◆ TASK BRIEF: Print out each entry below exactly, please.

(Collection entries)
= = = = = = =

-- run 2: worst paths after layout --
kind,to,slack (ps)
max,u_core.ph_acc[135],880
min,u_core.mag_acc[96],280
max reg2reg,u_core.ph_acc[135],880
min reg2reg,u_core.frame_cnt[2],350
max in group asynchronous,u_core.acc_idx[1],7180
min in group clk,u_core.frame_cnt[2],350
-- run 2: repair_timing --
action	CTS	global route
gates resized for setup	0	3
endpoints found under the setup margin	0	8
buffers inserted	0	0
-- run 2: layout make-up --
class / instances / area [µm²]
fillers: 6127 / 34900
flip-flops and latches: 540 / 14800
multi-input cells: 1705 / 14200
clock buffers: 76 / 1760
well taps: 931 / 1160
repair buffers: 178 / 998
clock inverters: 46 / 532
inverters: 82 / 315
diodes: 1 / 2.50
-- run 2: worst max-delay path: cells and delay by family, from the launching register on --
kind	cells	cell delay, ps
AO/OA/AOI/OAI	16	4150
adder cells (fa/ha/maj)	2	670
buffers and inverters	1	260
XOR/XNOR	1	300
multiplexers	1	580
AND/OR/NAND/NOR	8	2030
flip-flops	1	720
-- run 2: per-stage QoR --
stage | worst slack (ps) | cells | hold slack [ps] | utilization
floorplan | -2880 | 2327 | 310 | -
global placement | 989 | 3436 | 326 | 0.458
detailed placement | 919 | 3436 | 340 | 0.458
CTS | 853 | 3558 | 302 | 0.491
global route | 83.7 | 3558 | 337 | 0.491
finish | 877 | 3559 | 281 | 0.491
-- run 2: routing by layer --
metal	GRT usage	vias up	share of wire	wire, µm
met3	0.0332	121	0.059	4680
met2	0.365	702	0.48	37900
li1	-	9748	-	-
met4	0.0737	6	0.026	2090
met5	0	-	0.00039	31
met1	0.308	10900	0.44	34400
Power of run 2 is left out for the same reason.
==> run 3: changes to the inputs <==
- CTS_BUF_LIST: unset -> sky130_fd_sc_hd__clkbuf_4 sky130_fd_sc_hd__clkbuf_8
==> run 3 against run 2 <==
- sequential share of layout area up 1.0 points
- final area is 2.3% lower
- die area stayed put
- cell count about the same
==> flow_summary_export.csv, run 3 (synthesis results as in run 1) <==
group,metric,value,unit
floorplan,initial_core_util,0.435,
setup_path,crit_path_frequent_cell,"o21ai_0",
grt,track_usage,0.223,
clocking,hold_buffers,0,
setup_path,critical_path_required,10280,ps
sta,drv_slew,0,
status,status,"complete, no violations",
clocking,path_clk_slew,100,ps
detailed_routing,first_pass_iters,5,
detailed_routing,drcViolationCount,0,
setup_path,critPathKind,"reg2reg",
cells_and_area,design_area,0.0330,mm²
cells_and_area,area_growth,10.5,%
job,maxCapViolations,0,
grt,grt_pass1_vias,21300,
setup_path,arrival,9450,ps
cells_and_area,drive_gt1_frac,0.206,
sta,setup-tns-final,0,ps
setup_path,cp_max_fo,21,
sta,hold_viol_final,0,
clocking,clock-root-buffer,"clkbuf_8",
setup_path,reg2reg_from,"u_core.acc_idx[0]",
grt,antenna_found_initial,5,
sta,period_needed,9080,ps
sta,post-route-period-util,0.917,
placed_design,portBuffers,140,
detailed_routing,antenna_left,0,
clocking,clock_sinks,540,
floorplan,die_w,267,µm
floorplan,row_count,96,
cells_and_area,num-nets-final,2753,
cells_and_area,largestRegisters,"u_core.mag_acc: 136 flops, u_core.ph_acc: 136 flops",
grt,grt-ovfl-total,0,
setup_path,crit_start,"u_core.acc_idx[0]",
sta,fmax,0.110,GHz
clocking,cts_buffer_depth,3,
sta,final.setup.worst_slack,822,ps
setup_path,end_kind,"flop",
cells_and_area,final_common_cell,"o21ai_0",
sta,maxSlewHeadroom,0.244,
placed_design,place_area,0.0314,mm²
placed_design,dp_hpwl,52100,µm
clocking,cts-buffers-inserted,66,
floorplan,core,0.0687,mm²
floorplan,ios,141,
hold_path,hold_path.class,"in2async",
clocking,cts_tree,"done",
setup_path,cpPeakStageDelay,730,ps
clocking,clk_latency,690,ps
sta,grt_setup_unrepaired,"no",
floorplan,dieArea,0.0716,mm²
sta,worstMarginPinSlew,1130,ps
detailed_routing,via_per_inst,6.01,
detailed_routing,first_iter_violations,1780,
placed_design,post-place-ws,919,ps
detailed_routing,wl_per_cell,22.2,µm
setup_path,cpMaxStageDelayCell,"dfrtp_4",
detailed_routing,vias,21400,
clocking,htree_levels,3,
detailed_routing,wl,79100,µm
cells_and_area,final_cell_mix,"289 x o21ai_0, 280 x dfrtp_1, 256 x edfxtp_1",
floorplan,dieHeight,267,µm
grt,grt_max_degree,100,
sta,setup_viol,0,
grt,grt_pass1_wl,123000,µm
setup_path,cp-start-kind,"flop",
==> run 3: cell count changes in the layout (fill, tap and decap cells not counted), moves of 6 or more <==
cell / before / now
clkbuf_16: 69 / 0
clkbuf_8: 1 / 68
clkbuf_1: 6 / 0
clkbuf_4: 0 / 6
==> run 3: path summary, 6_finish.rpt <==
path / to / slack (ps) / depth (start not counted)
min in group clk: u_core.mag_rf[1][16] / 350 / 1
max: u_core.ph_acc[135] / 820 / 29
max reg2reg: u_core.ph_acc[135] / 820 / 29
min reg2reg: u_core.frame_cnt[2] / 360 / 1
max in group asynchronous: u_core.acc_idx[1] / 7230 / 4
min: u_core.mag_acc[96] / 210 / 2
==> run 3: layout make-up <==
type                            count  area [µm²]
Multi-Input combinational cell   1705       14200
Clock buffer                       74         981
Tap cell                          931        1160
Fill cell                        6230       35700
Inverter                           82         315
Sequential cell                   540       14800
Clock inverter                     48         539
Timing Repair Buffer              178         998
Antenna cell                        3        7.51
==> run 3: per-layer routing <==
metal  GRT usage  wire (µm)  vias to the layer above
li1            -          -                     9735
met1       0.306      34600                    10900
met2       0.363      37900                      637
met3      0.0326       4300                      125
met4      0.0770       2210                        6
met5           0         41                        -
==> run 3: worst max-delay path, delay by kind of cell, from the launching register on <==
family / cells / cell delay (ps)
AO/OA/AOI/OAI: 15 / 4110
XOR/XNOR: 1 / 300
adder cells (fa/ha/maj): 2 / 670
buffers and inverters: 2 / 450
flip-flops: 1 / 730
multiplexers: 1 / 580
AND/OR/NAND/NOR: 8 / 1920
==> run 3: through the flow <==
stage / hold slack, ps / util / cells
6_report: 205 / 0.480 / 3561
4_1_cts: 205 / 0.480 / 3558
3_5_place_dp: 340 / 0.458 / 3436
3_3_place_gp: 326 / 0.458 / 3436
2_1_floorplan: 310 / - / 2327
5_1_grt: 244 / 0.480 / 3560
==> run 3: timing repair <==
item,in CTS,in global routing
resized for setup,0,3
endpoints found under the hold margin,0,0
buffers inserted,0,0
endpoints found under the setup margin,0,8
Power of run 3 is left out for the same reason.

= = = = = = =

◆ TASK ANSWER:
-- run 2: worst paths after layout --
kind,to,slack (ps)
max,u_core.ph_acc[135],880
min,u_core.mag_acc[96],280
max reg2reg,u_core.ph_acc[135],880
min reg2reg,u_core.frame_cnt[2],350
max in group asynchronous,u_core.acc_idx[1],7180
min in group clk,u_core.frame_cnt[2],350
-- run 2: repair_timing --
action	CTS	global route
gates resized for setup	0	3
endpoints found under the setup margin	0	8
buffers inserted	0	0
-- run 2: layout make-up --
class / instances / area [µm²]
fillers: 6127 / 34900
flip-flops and latches: 540 / 14800
multi-input cells: 1705 / 14200
clock buffers: 76 / 1760
well taps: 931 / 1160
repair buffers: 178 / 998
clock inverters: 46 / 532
inverters: 82 / 315
diodes: 1 / 2.50
-- run 2: worst max-delay path: cells and delay by family, from the launching register on --
kind	cells	cell delay, ps
AO/OA/AOI/OAI	16	4150
adder cells (fa/ha/maj)	2	670
buffers and inverters	1	260
XOR/XNOR	1	300
multiplexers	1	580
AND/OR/NAND/NOR	8	2030
flip-flops	1	720
-- run 2: per-stage QoR --
stage | worst slack (ps) | cells | hold slack [ps] | utilization
floorplan | -2880 | 2327 | 310 | -
global placement | 989 | 3436 | 326 | 0.458
detailed placement | 919 | 3436 | 340 | 0.458
CTS | 853 | 3558 | 302 | 0.491
global route | 83.7 | 3558 | 337 | 0.491
finish | 877 | 3559 | 281 | 0.491
-- run 2: routing by layer --
metal	GRT usage	vias up	share of wire	wire, µm
met3	0.0332	121	0.059	4680
met2	0.365	702	0.48	37900
li1	-	9748	-	-
met4	0.0737	6	0.026	2090
met5	0	-	0.00039	31
met1	0.308	10900	0.44	34400
Power of run 2 is left out for the same reason.
==> run 3: changes to the inputs <==
- CTS_BUF_LIST: unset -> sky130_fd_sc_hd__clkbuf_4 sky130_fd_sc_hd__clkbuf_8
==> run 3 against run 2 <==
- sequential share of layout area up 1.0 points
- final area is 2.3% lower
- die area stayed put
- cell count about the same
==> flow_summary_export.csv, run 3 (synthesis results as in run 1) <==
group,metric,value,unit
floorplan,initial_core_util,0.435,
setup_path,crit_path_frequent_cell,"o21ai_0",
grt,track_usage,0.223,
clocking,hold_buffers,0,
setup_path,critical_path_required,10280,ps
sta,drv_slew,0,
status,status,"complete, no violations",
clocking,path_clk_slew,100,ps
detailed_routing,first_pass_iters,5,
detailed_routing,drcViolationCount,0,
setup_path,critPathKind,"reg2reg",
cells_and_area,design_area,0.0330,mm²
cells_and_area,area_growth,10.5,%
job,maxCapViolations,0,
grt,grt_pass1_vias,21300,
setup_path,arrival,9450,ps
cells_and_area,drive_gt1_frac,0.206,
sta,setup-tns-final,0,ps
setup_path,cp_max_fo,21,
sta,hold_viol_final,0,
clocking,clock-root-buffer,"clkbuf_8",
setup_path,reg2reg_from,"u_core.acc_idx[0]",
grt,antenna_found_initial,5,
sta,period_needed,9080,ps
sta,post-route-period-util,0.917,
placed_design,portBuffers,140,
detailed_routing,antenna_left,0,
clocking,clock_sinks,540,
floorplan,die_w,267,µm
floorplan,row_count,96,
cells_and_area,num-nets-final,2753,
cells_and_area,largestRegisters,"u_core.mag_acc: 136 flops, u_core.ph_acc: 136 flops",
grt,grt-ovfl-total,0,
setup_path,crit_start,"u_core.acc_idx[0]",
sta,fmax,0.110,GHz
clocking,cts_buffer_depth,3,
sta,final.setup.worst_slack,822,ps
setup_path,end_kind,"flop",
cells_and_area,final_common_cell,"o21ai_0",
sta,maxSlewHeadroom,0.244,
placed_design,place_area,0.0314,mm²
placed_design,dp_hpwl,52100,µm
clocking,cts-buffers-inserted,66,
floorplan,core,0.0687,mm²
floorplan,ios,141,
hold_path,hold_path.class,"in2async",
clocking,cts_tree,"done",
setup_path,cpPeakStageDelay,730,ps
clocking,clk_latency,690,ps
sta,grt_setup_unrepaired,"no",
floorplan,dieArea,0.0716,mm²
sta,worstMarginPinSlew,1130,ps
detailed_routing,via_per_inst,6.01,
detailed_routing,first_iter_violations,1780,
placed_design,post-place-ws,919,ps
detailed_routing,wl_per_cell,22.2,µm
setup_path,cpMaxStageDelayCell,"dfrtp_4",
detailed_routing,vias,21400,
clocking,htree_levels,3,
detailed_routing,wl,79100,µm
cells_and_area,final_cell_mix,"289 x o21ai_0, 280 x dfrtp_1, 256 x edfxtp_1",
floorplan,dieHeight,267,µm
grt,grt_max_degree,100,
sta,setup_viol,0,
grt,grt_pass1_wl,123000,µm
setup_path,cp-start-kind,"flop",
==> run 3: cell count changes in the layout (fill, tap and decap cells not counted), moves of 6 or more <==
cell / before / now
clkbuf_16: 69 / 0
clkbuf_8: 1 / 68
clkbuf_1: 6 / 0
clkbuf_4: 0 / 6
==> run 3: path summary, 6_finish.rpt <==
path / to / slack (ps) / depth (start not counted)
min in group clk: u_core.mag_rf[1][16] / 350 / 1
max: u_core.ph_acc[135] / 820 / 29
max reg2reg: u_core.ph_acc[135] / 820 / 29
min reg2reg: u_core.frame_cnt[2] / 360 / 1
max in group asynchronous: u_core.acc_idx[1] / 7230 / 4
min: u_core.mag_acc[96] / 210 / 2
==> run 3: layout make-up <==
type                            count  area [µm²]
Multi-Input combinational cell   1705       14200
Clock buffer                       74         981
Tap cell                          931        1160
Fill cell                        6230       35700
Inverter                           82         315
Sequential cell                   540       14800
Clock inverter                     48         539
Timing Repair Buffer              178         998
Antenna cell                        3        7.51
==> run 3: per-layer routing <==
metal  GRT usage  wire (µm)  vias to the layer above
li1            -          -                     9735
met1       0.306      34600                    10900
met2       0.363      37900                      637
met3      0.0326       4300                      125
met4      0.0770       2210                        6
met5           0         41                        -
==> run 3: worst max-delay path, delay by kind of cell, from the launching register on <==
family / cells / cell delay (ps)
AO/OA/AOI/OAI: 15 / 4110
XOR/XNOR: 1 / 300
adder cells (fa/ha/maj): 2 / 670
buffers and inverters: 2 / 450
flip-flops: 1 / 730
multiplexers: 1 / 580
AND/OR/NAND/NOR: 8 / 1920
==> run 3: through the flow <==
stage / hold slack, ps / util / cells
6_report: 205 / 0.480 / 3561
4_1_cts: 205 / 0.480 / 3558
3_5_place_dp: 340 / 0.458 / 3436
3_3_place_gp: 326 / 0.458 / 3436
2_1_floorplan: 310 / - / 2327
5_1_grt: 244 / 0.480 / 3560
==> run 3: timing repair <==
item,in CTS,in global routing
resized for setup,0,3
endpoints found under the hold margin,0,0
buffers inserted,0,0
endpoints found under the setup margin,0,8
Power of run 3 is left out for the same reason.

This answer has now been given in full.